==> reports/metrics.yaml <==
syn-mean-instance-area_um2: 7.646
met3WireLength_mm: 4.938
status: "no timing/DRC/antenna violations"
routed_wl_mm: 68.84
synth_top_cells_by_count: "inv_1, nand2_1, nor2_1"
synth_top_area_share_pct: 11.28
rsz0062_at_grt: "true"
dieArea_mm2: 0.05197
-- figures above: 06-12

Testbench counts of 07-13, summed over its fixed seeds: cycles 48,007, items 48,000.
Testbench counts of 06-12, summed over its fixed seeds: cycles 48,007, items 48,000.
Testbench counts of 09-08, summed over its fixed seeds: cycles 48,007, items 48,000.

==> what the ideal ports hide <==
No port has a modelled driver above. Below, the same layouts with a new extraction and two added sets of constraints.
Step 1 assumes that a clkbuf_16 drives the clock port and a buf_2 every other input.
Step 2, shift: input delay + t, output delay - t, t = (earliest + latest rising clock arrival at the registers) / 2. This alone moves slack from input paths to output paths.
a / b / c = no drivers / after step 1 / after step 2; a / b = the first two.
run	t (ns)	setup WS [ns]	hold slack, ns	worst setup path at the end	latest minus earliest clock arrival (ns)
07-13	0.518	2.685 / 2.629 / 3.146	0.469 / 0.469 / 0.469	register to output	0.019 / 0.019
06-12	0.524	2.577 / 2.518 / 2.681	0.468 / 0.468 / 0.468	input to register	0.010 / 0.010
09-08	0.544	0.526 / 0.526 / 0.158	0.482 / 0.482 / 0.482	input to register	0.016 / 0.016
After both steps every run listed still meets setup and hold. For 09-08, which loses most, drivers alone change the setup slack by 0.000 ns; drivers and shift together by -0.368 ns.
Background: an optimization exercise with open tools, aiming at small area, a short achievable clock period and few clock cycles. Do not read the settings as production practice. In this exercise RTL edits were held to simulation tests only and were not proved equivalent to the original. Power and IR drop assume default switching activity.

**flow/config.mk**
```make
export PLATFORM = sky130hd
export DESIGN_NAME = its_block
export DESIGN_NICKNAME = its_block
export VERILOG_FILES = /design/flow/design.v
export SDC_FILE = /design/flow/constraint.sdc
export NUM_CORES = 4
export LEC_CHECK = 0
export CAP_MARGIN = 20
export CORE_MARGIN = 2
export CORE_UTILIZATION = 40
export SLEW_MARGIN = 20
```
**flow/constraint.sdc**
```tcl
create_clock -name core_clock -period 10.0 [get_ports {clk}]
set_input_delay 2.0000 -clock core_clock [delete_from_list [all_inputs] [get_ports {clk}]]
set_output_delay 2.0000 -clock core_clock [all_outputs]
set_load 0.01 [all_outputs]
```
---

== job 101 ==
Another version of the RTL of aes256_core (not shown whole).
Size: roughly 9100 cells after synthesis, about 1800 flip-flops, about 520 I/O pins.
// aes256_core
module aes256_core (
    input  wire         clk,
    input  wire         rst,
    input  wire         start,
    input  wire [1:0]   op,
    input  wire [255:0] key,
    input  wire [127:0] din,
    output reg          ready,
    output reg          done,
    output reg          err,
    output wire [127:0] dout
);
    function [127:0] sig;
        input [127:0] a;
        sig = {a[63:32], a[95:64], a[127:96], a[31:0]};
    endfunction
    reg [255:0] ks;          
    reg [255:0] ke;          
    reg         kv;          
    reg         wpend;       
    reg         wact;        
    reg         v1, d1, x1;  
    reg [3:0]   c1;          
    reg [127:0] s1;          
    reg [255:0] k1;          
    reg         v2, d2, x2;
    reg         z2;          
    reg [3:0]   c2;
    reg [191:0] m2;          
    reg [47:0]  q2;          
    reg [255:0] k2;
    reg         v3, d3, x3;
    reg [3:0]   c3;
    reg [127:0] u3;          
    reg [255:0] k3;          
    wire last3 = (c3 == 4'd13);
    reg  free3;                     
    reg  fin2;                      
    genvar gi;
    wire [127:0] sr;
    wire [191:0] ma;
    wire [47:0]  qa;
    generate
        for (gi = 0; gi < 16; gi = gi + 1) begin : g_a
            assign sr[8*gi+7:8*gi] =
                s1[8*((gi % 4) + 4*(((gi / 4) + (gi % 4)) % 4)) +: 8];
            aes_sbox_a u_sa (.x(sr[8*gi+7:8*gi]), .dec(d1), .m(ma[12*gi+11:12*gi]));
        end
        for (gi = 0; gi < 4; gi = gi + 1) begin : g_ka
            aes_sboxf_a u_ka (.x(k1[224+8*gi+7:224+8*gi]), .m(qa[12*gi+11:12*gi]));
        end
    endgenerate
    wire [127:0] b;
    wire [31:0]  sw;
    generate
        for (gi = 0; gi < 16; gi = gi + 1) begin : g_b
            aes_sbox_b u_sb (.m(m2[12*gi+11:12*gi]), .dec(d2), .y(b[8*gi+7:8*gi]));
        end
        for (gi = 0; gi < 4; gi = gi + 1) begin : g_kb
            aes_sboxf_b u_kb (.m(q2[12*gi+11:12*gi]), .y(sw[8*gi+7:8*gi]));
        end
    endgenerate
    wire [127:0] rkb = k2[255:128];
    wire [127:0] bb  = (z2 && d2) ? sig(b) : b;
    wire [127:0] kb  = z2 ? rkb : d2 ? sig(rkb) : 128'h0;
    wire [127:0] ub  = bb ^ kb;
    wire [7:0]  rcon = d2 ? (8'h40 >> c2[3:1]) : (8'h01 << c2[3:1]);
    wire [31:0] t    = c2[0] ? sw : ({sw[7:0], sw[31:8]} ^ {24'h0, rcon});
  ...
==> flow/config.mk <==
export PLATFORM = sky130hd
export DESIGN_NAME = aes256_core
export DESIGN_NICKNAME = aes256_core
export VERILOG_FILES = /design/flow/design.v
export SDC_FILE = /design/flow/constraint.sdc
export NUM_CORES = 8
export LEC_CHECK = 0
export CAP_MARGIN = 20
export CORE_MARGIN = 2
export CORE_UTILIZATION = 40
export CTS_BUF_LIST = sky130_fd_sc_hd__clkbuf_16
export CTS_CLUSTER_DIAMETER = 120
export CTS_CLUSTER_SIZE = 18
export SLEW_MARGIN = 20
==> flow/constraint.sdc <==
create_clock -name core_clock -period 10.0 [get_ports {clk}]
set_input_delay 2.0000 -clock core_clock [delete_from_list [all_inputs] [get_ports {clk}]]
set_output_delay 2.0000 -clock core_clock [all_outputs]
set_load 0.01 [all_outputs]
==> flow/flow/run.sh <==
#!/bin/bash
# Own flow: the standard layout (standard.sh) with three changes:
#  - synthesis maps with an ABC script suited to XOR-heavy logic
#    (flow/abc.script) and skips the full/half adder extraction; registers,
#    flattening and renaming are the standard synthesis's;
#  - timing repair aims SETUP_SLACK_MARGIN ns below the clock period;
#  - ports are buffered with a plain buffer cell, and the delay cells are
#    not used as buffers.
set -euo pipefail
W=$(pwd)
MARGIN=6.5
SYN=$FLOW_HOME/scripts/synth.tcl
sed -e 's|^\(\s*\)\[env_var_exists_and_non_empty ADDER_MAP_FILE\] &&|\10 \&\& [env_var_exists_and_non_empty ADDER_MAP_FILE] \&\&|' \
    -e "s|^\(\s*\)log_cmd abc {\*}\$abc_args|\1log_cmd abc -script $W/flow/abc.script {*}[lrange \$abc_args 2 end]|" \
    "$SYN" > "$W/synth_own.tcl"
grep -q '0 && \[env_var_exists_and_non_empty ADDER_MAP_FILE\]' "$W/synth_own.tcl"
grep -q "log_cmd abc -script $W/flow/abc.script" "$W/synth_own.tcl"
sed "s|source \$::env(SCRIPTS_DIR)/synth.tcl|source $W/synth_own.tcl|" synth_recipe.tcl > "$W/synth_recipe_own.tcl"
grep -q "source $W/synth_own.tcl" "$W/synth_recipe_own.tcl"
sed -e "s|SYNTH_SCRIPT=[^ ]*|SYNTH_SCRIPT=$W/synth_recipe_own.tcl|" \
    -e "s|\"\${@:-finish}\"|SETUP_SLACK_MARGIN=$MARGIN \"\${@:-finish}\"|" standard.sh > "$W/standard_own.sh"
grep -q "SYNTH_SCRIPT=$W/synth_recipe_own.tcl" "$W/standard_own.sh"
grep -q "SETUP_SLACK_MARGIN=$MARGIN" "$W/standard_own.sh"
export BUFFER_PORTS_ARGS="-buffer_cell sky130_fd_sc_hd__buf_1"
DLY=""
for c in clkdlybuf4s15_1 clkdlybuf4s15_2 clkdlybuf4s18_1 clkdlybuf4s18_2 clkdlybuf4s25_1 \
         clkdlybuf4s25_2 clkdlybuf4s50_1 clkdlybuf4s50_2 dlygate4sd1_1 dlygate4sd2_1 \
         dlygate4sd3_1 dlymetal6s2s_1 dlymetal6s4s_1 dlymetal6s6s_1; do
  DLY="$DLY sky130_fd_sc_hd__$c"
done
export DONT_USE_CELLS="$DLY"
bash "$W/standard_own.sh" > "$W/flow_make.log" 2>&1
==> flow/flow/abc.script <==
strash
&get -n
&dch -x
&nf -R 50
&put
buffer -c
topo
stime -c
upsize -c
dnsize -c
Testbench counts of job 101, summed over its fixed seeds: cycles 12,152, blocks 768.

_ _ _

> Aim of the task
This exercise requires the lines of the entries containing the string "begin".

> Task result
        for (gi = 0; gi < 16; gi = gi + 1) begin : g_a
        for (gi = 0; gi < 4; gi = gi + 1) begin : g_ka
        for (gi = 0; gi < 16; gi = gi + 1) begin : g_b
        for (gi = 0; gi < 4; gi = gi + 1) begin : g_kb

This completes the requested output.